We conclude that at a higher price, people are buying it for the commodity/jewel, and lower price, people are buying it for the brand. Thus, a brand can be built for the segment.
Alongside this shift, wholesale is also gaining momentum. Retailers and wedding jewellers are increasingly bundling LGDs with gold to optimise price points and margins. At the same time, B2B buyers across fashion, lifestyle, and luxury segments are sourcing LGDs as input materials for accessories, watches, and handbags. These buyers are not looking for a brand, but for quality, consistency, and reliable supply, making this a strong channel for wholesalers.

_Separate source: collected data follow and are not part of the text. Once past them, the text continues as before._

[config.mk]
export PLATFORM = sky130hd
export DESIGN_NAME = evcnt_top
export DESIGN_NICKNAME = d
export VERILOG_FILES = /design/src/rtl/evcnt_pkg.sv /design/src/rtl/evcnt_sync.sv /design/src/rtl/evcnt_edge.sv /design/src/rtl/evcnt_qual.sv /design/src/rtl/evcnt_core.sv /design/src/rtl/evcnt_top.sv
export SDC_FILE = /design/constraint.sdc
export NUM_CORES = 1
export LEC_CHECK = 0
export ABC_AREA = 0
export CAP_MARGIN = 0
export CORE_ASPECT_RATIO = 0.75
export CORE_MARGIN = 4
export CORE_UTILIZATION = 41
export DETAILED_ROUTE_END_ITERATION = 10
export PLACE_DENSITY = 0.72
export REMOVE_ABC_BUFFERS = 1
export SYNTH_ARGS = -nofsm -noshare
export SYNTH_HDL_FRONTEND = slang
export SYNTH_SLANG_ARGS = --single-unit
[constraint.sdc]
create_clock -name clk -period 4.8 [get_ports clk]
set_input_delay 0.72 -clock clk [delete_from_list [all_inputs] [get_ports clk]]
set_output_delay 0.72 -clock clk [all_outputs]
set_load 0.03 [all_outputs]
[src/rtl/evcnt_pkg.sv]
package evcnt_pkg;

  typedef enum logic [1:0] {
    MODE_TIMER = 2'b00,
    MODE_RISE  = 2'b01,
    MODE_FALL  = 2'b10,
    MODE_BOTH  = 2'b11
  } cnt_mode_e;

  localparam int unsigned MODE_W = 2;

endpackage

[src/rtl/evcnt_sync.sv]
module evcnt_sync #(
  parameter int unsigned WIDTH  = 4,
  parameter int unsigned STAGES = 2
) (
  input  logic             clk,
  input  logic             rst,
  input  logic [WIDTH-1:0] d_async,
  output logic [WIDTH-1:0] d_sync
);

  logic [WIDTH-1:0] stage_q [STAGES];

  for (genvar s = 0; s < STAGES; s++) begin : g_stage
    if (s == 0) begin : g_first
      always_ff @(posedge clk) begin
        if (rst) stage_q[s] <= '0;
        else     stage_q[s] <= d_async;
      end
    end else begin : g_next
      always_ff @(posedge clk) begin
        if (rst) stage_q[s] <= '0;
        else     stage_q[s] <= stage_q[s-1];
      end
    end
  end

  assign d_sync = stage_q[STAGES-1];

endmodule

[src/rtl/evcnt_edge.sv]
module evcnt_edge #(
  parameter int unsigned N_CH = 4
) (
  input  logic            clk,
  input  logic            rst,
  input  logic [N_CH-1:0] lvl,
  output logic [N_CH-1:0] rise,
  output logic [N_CH-1:0] fall
);

  logic [N_CH-1:0] hist_q;

  always_ff @(posedge clk) begin
    if (rst) hist_q <= '0;
    else     hist_q <= lvl;
  end

  for (genvar c = 0; c < N_CH; c++) begin : g_ch
    assign rise[c] =  lvl[c] & ~hist_q[c];
    assign fall[c] = ~lvl[c] &  hist_q[c];
  end

endmodule

[src/rtl/evcnt_qual.sv]
module evcnt_qual
  import evcnt_pkg::*;
#(
  parameter int unsigned N_CH  = 4,
  parameter int unsigned SEL_W = 2
) (
  input  cnt_mode_e        mode,
  input  logic [SEL_W-1:0] sel,
  input  logic [N_CH-1:0]  rise,
  input  logic [N_CH-1:0]  fall,
  output logic             tick
);

  localparam int unsigned N_PAD = 1 << SEL_W;

  logic [N_PAD-1:0] rise_pad, fall_pad;
  logic             r_sel, f_sel;

  assign rise_pad = N_PAD'(rise);
  assign fall_pad = N_PAD'(fall);
  assign r_sel    = rise_pad[sel];
  assign f_sel    = fall_pad[sel];

  always_comb begin
    unique case (mode)
      MODE_TIMER: tick = 1'b1;
      MODE_RISE:  tick = r_sel;
      MODE_FALL:  tick = f_sel;
      MODE_BOTH:  tick = r_sel | f_sel;
      default:    tick = 1'b0;
    endcase
  end

endmodule

[src/rtl/evcnt_core.sv]
module evcnt_core #(
  parameter int unsigned CNT_W = 32
) (
  input  logic             clk,
  input  logic             rst,
  input  logic             en,
  input  logic             tick,
  output logic [CNT_W-1:0] count
);

  always_ff @(posedge clk) begin
    if (rst)              count <= '0;
    else if (en && tick)  count <= count + CNT_W'(1);
  end

endmodule

[src/rtl/evcnt_top.sv]
module evcnt_top
  import evcnt_pkg::*;
#(
  parameter int unsigned CNT_W    = 32,
  parameter int unsigned N_CH     = 4,
  parameter int unsigned SYNC_STG = 2,
  localparam int unsigned SEL_W   = (N_CH > 1) ? $clog2(N_CH) : 1,
  localparam int unsigned CTRL_W  = MODE_W + SEL_W
) (
  input  logic              clk,
  input  logic              rst,
  input  logic              en,
  input  logic [CTRL_W-1:0] ctrl,
  input  logic [N_CH-1:0]   cap_in,
  output logic [CNT_W-1:0]  count
);

  cnt_mode_e        mode;
  logic [SEL_W-1:0] sel;
  logic [N_CH-1:0]  lvl_sync, rise, fall;
  logic             tick;

  assign mode = cnt_mode_e'(ctrl[MODE_W-1:0]);
  assign sel  = ctrl[CTRL_W-1:MODE_W];

  evcnt_sync #(.WIDTH(N_CH), .STAGES(SYNC_STG)) u_sync (
    .clk(clk), .rst(rst), .d_async(cap_in), .d_sync(lvl_sync)
  );

  evcnt_edge #(.N_CH(N_CH)) u_edge (
    .clk(clk), .rst(rst), .lvl(lvl_sync), .rise(rise), .fall(fall)
  );

  evcnt_qual #(.N_CH(N_CH), .SEL_W(SEL_W)) u_qual (
    .mode(mode), .sel(sel), .rise(rise), .fall(fall), .tick(tick)
  );

  evcnt_core #(.CNT_W(CNT_W)) u_core (
    .clk(clk), .rst(rst), .en(en), .tick(tick), .count(count)
  );

endmodule

==> metrics.md, run 1 <==
| Metric | Value |
|---|---|
| Launch point of the worst path | `ctrl[2]` |
| Clk_skew | `0.009527 ns` |
| CTS tree | `built` |
| P_leak | `1.097 nW` |
| Min-delay worst type | `reg2reg` |
| First DRT Iteration DRCs | `82` |
| Vert. Die Dim | `75.74 um` |
| Worst-path clk slew | `0.09 ns` |
| Initial Util | `0.4262` |
| FP Rows | `24` |
| Num ports | `43` |
| PortBufs | `42` |
| Critical path class | `in2reg` |
| Maximum vdd drop | `0.1314 mV` |
| # clock sinks | `44` |
| Clock share of power | `0.478` |
| Largest net degree at the start of global routing | `75` |
| Max-cap viol count | `0` |
| Routed Antenna Nets | `0` |
| First-pass DRT Iterations | `4` |
| Final min period | `2.893 ns` |
| Initial antenna violation count | `0` |
| Max clock buf depth | `2` |
| Die Wd | `98.32 um` |
| Layout Nets | `317` |
| #FFs+latches synth | `44` |
| Critical R2R Capture | `u_core.count[6]` |
| Fin crit share | `0.6028` |
| Post-synthesis sequential area ratio | `0.3511` |
| Total core area | `0.005886 mm2` |
| Status | `completed` |
| Gate power share | `0.072` |
| Worst r2r src | `u_edge.hist_q[0]` |
| Post-synthesis cell area | `0.002509 mm2` |
| Power Density | `266.9 mW/mm2` |
| Clk root buf | `clkbuf_8` |
| H-tree Lvls | `2` |
| Ratio of cells with drive above 1 in the final layout | `0.2059` |
| Slew @ Worst Pin | `0.8576 ns` |
| Avg Inst Size Synth | `9.326 um2` |
| Die area | `0.007447 mm2` |
| GRT Util Overall | `0.1469` |
| Placement Setup Slack | `1.616 ns` |
| CP max FO | `16` |
| Leading cell types in the layout, fill and taps excluded | `nor2b_1, dfxtp_1, clkdlybuf4s50_1, nor2_1, mux2_4` |
| Setup crit start kind | `input port` |
| Synth cell types | `42` |
| Worst Reg-to-Reg Cells | `5` |
| Final Hold Viols | `0` |
| Count of synthesis-stage warnings from yosys | `0` |
| GRT overflow | `0` |
| Worst-skew pair later-pin latency | `0.30 ns` |
| Vias in the first global route | `1807` |
| CTS Buf Count | `5` |
| WP data arrival | `3.09 ns` |
| Fin util | `0.5276` |
| Net Sw Frac | `0.2134` |
| Final HPWL from detailed placement | `3720 um` |
| Hold buffers post-CTS | `0` |
| Reg2Reg Setup Slack | `2.52 ns` |
| Antenna cells | `0` |
| NetSw | `0.1769 mW` |
| Area grow syn2layout | `23.79%` |
| CP endpoint kind | `flop` |
| Placer congestion estimate | `0.8047` |
| Commonest non-fill, non-tap cell in the layout | `nor2b_1` |
| Post-Route Setup TNS | `0 ns` |
| RSZ-0062 raised after global routing | `no` |
| DR WL/cell | `14.01 um` |
| Int Power | `0.6521 mW` |
| Relative slew slack | `0.4267` |
| Routed Wire Length | `5381 um` |
| Gate Count Post-Synth | `269` |
| DRC Markers | `0` |
| Vias per Instance | `5.180` |
| First-pass GRT wire length | `8797 um` |
| Final WS setup | `1.907 ns` |
| CTS resizes | `0` |
| Reg power frac | `0.450` |
| Worst Setup EP | `u_core.count[6]` |
| Fin. max-slew vios | `0` |
| Req. time, crit path | `5.00 ns` |
| Via count | `1989` |
| F_max | `345.6 MHz` |
| Total setup buffers inserted after CTS | `0` |
| Final setup fails | `0` |
| Filler cells | `567` |
-- synth_stat cells, drive strengths merged --
library cell | n | area share
mux4 | 1 | 0.0090
a2111oi | 4 | 0.017
a22o | 1 | 0.0035
o211ai | 1 | 0.0030
or2 | 1 | 0.0025
and4 | 4 | 0.014
nor3 | 1 | 0.0020
ha | 1 | 0.0050
nand2 | 10 | 0.015
mux2 | 30 | 0.16
o32a | 1 | 0.0040
a22oi | 1 | 0.0085
o2111ai | 1 | 0.0035
nand3 | 14 | 0.028
inv | 4 | 0.0060
clkbuf | 7 | 0.010
a21o | 1 | 0.0030
a31oi | 2 | 0.013
nor2b | 46 | 0.11
and2 | 1 | 0.0025
and3b | 1 | 0.0035
nand4 | 13 | 0.032
nor3b | 1 | 0.0030
dfxtp | 44 | 0.35
nor2 | 37 | 0.055
buf | 7 | 0.022
and3 | 4 | 0.010
a211oi | 6 | 0.026
nor4 | 1 | 0.0050
nand2b | 2 | 0.0050
a21oi | 21 | 0.061
-- flip-flops by register name, indices dropped and copies added, names as in the netlist --
register	flops
u_core.count	32
u_sync.stage_q	8
u_edge.hist_q	4
-- per-layer routing --
| layer | track usage | wire length, um | up-vias |
|---|---|---|---|
| met5 | 0 | 0 | - |
| li1 | - | - | 1021 |
| met4 | 0.03636 | 23 | 0 |
| met1 | 0.2043 | 2806 | 926 |
| met2 | 0.2315 | 2329 | 40 |
| met3 | 0.03660 | 220 | 2 |
-- critical path, stage by stage --
cell,delay (ns)
clkdlybuf4s50_1,0.50
nor3b_1,0.24
o32a_1,0.26
nand3_1,0.64
a21oi_1,0.37
mux2_2,0.35
-- stage by stage --
step	hold slack, ns	instances	total power, mW	cell area, um2
finish	0.4447	384	0.8289	3105
global route	0.4659	384	0.8596	3105
CTS	0.4487	384	0.8354	3105
detailed placement	0.4276	376	0.4410	2947
global placement	0.4175	376	0.4388	2947
floorplan	0.4138	255	0.4127	2426
-- layout make-up --
cell class              count  area (um2)  area share
flip-flops and latches     44       880.8      0.2836
multi-input cells         207        1530      0.4927
repair buffers             43       422.9      0.1362
inverters                   4       15.01    0.004835
well taps                  78       97.59     0.03143
clock inverters             3       90.09     0.02901
clock buffers               5       68.82     0.02216
-- cells by family after synthesis --
group | Yosys count | synth area share
compound gates | 39 | 0.1431
fa+ha+maj | 1 | 0.004987
buf+inv | 18 | 0.03891
flops | 44 | 0.3511
mux | 31 | 0.1691
simple gates | 136 | 0.2928
-- power by group through the flow --
| stage | combinational (mW) | clock, mW | sequential [mW] |
|---|---|---|---|
| 2_1_floorplan | 0.0298 | 0 | 0.383 |
| 3_3_place_gp | 0.0574 | 0 | 0.381 |
| 3_5_place_dp | 0.0594 | 0 | 0.382 |
| 4_1_cts | 0.0597 | 0.403 | 0.373 |
| 5_1_grt | 0.0654 | 0.420 | 0.374 |
| 6_report | 0.0593 | 0.397 | 0.373 |
-- worst min path at each step --
stage	from	endpoint	slack, ns	cells after the start
2_1_floorplan	u_sync.stage_q[0][0]	u_sync.stage_q[1][0]	0.41	1
3_3_place_gp	u_sync.stage_q[0][2]	u_sync.stage_q[1][2]	0.42	1
3_5_place_dp	u_sync.stage_q[0][2]	u_sync.stage_q[1][2]	0.43	1
4_1_cts	u_sync.stage_q[0][2]	u_sync.stage_q[1][2]	0.45	1
5_1_grt	u_sync.stage_q[0][0]	u_sync.stage_q[1][0]	0.47	1
6_report	u_sync.stage_q[0][2]	u_sync.stage_q[1][2]	0.44	1
Power figures use the tool's default switching activity.
==> run 2, diff against run 1 <==
--- a/config.mk
+++ b/config.mk
@@ -11,7 +11,7 @@
 export CORE_MARGIN = 4
 export CORE_UTILIZATION = 41
 export DETAILED_ROUTE_END_ITERATION = 10
-export PLACE_DENSITY = 0.72
+export PLACE_DENSITY = 0.75
 export REMOVE_ABC_BUFFERS = 1
 export SYNTH_ARGS = -nofsm -noshare
 export SYNTH_HDL_FRONTEND = slang
==> constraint.sdc (replaced) <==
create_clock -name clk -period 2.55 [get_ports clk]
set_input_delay 0.3825 -clock clk [delete_from_list [all_inputs] [get_ports clk]]
set_output_delay 0.3825 -clock clk [all_outputs]
set_load 0.03 [all_outputs]
==> run 2 against run 1 <==
Net effect: critical path depth rose by 1; die area stayed put; utilization is 1.5 points higher; cell count up 2.6%; via count up 4.8%; worst setup slack worse by 1.7 ns; clock power up 42%; final area up 2.8%; non-clock buffer count is 10 higher; first-iteration DRC count increased by 57%; sequential power grew 88%; critical path type unchanged.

Both of these have been detailed, founders must pick a lane:
What Defines an Investable LGD Brand
The strongest LGD businesses operate with sharp discipline and clear brand thinking. They maintain CAC below ₹7k while building a user base with over 50% repeat rate in the first year (like fashion jewellery brands), or margins have to be higher to break even with the customer as close to the first purchase.

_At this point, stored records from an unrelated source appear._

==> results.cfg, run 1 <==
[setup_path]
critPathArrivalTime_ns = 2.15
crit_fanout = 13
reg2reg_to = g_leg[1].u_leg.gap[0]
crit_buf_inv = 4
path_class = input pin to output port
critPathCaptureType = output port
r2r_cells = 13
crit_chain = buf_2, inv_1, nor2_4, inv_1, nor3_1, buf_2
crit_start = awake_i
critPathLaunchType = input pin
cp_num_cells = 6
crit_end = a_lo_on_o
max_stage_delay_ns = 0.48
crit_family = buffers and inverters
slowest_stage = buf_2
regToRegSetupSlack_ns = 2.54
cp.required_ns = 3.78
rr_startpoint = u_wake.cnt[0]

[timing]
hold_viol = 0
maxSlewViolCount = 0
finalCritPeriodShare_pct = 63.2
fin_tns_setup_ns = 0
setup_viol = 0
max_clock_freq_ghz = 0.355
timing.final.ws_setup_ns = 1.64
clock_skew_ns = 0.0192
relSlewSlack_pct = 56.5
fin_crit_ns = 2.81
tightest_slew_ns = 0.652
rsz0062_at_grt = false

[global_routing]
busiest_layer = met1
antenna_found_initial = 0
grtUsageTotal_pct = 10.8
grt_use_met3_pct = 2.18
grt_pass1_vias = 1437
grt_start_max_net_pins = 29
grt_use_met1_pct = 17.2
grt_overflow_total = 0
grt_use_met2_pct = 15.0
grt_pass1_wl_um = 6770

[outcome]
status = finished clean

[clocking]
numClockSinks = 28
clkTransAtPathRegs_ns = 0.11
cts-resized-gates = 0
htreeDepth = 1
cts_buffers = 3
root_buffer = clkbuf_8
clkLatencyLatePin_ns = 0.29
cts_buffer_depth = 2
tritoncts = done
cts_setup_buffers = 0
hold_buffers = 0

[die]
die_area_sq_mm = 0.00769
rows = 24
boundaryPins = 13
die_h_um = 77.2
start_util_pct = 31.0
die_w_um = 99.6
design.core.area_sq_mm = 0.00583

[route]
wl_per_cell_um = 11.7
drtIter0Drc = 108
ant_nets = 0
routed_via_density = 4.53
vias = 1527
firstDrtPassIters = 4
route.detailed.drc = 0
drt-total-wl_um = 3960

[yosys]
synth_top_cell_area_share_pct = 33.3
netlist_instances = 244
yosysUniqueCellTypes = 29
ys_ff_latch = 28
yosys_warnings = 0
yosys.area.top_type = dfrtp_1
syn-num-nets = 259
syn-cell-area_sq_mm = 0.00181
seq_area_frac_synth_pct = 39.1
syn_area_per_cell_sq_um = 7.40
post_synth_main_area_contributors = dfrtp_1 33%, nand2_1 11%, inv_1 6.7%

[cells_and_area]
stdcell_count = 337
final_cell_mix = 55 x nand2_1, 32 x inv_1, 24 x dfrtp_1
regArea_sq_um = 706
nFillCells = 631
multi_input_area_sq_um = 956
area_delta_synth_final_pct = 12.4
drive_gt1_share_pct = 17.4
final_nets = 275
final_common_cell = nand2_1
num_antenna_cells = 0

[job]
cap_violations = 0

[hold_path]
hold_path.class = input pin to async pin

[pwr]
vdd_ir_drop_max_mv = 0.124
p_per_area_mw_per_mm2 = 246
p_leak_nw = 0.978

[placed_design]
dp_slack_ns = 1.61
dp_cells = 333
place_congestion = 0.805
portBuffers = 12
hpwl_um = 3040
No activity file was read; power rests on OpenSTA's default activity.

Their products command a visible premium over commodity-grade LGDs due to stronger design, packaging, or storytelling. They are active across both online and offline channels in India’s top ten cities, which not only drives reach but also builds trust. On the supply side, they reduce dependence on external vendors through vertical integration or exclusive tie-ups, improving cost control and margins. This combination of customer economics and operational clarity creates a defensible moat, especially in a category that lacks resale-driven stickiness.
We also see strong investability in wholesale-focused businesses that cater to larger brands, the wedding ecosystem, and B2B accessory buyers. With the pricing gap between natural and lab-grown diamonds widening, these businesses do not require a consumer-facing store. Their CAC remains low, often driven by repeat orders and word of mouth, while their ability to deliver quality, scale, and fulfilment speed makes them critical infrastructure for the category.
The LGD Gold Rush Will Reward Focused Builders
The market is still early. The real winners will not be the loudest marketers, but the clearest operators; founders who know their consumer, control their unit economics, and move with strategic intent.
This is not a play for generalists. Either build a brand with emotional equity and repeat behaviour, or build a supply chain that wins on cost and throughput. Doing both will dilute the outcome.
For investors, the opportunity is not theoretical. It is here. But it lies with businesses that have clarity of ambition, strength of execution, and the restraint to ignore vanity scale.